Tales of a Jailhouse Librarian

Challenging the Juvenile Justice System One Book at a Time

by Marybeth Zeman

Pub Date: May 1st, 2014
Publisher: Vinegar Hill Press

In this debut memoir, a woman aims to cultivate learning in youths who, for whatever reason, have ended up behind bars.

In this series of vignettelike reflections, Zeman, a prison librarian, moves skillfully among a handful of literary modes, mixing journalism and memoir and weaving together character sketches and sociological facts with ease. Her look at imprisoned young adults is as much a paean to the power of the written word as it is a testament to the sorry state of juvenile incarceration in the United States.

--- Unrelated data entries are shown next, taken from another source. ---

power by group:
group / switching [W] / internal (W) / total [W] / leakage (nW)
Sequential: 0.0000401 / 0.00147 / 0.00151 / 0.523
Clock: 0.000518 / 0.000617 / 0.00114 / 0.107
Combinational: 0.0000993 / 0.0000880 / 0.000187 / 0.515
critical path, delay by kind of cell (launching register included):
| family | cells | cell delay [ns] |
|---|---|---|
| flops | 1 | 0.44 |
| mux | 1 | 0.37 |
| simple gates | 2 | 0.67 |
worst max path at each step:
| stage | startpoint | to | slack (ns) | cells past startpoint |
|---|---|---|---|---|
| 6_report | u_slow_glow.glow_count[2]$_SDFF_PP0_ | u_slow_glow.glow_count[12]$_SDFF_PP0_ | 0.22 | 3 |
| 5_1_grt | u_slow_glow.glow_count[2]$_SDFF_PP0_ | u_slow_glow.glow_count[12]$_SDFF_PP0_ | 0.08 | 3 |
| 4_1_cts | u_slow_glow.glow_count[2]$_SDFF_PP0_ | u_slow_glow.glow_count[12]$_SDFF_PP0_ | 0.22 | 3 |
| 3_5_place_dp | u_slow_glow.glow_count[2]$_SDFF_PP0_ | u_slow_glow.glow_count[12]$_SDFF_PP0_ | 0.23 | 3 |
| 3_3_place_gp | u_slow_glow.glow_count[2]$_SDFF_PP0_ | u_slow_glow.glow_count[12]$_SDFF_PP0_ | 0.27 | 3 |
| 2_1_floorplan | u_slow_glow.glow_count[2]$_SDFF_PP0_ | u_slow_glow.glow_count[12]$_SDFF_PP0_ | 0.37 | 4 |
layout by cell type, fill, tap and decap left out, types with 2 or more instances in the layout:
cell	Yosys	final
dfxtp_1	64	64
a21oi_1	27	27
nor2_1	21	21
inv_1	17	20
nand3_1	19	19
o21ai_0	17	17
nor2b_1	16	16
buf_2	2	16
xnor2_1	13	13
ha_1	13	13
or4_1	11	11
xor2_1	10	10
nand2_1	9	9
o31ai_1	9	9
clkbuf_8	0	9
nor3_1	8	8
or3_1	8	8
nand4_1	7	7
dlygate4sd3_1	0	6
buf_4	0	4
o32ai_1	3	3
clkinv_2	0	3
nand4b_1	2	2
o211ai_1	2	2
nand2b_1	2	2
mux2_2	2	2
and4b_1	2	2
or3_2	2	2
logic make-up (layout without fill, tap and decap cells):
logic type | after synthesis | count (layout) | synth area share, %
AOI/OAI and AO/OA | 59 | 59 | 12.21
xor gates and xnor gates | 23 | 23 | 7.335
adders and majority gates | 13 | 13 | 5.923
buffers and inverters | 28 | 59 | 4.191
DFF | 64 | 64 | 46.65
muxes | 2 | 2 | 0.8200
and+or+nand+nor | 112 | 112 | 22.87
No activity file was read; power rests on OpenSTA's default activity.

It contrasts the starkness of the legal system with the blurred, bruised lives of the young inmates; for many of them, the books on Zeman’s cart become a solace in their suffocating cells; at one point, an inmate tells her, “I try to read something that helps me escape.” Piece by piece, an engaging narrative with a veritable cast of characters emerges; the episodes’ moments of insight eventually create a panoptic picture of what the prison system looks like to young people. The book details their attempts to study for their GEDs and shows how they absorb the redemptive qualities of literary culture along the way. The author, who admits to her own “optimism and Pollyanna enthusiasm” in the face of pessimists, tells the stories with a well-paced combination of reportage, confession, meditation and social critique. She looks at her characters’ resilience from multiple perspectives, exploring the psychologies of the imprisoned as well as the people who administer corrective facilities. The book also contains well-chosen quotes from such authors as Shakespeare, T.S. Eliot and Jhumpa Lahiri, along with a list of sources.

A sensitive, compassionate and smart retelling of prison stories “so real, so starkly real, so brutally honest, they seem like our own.”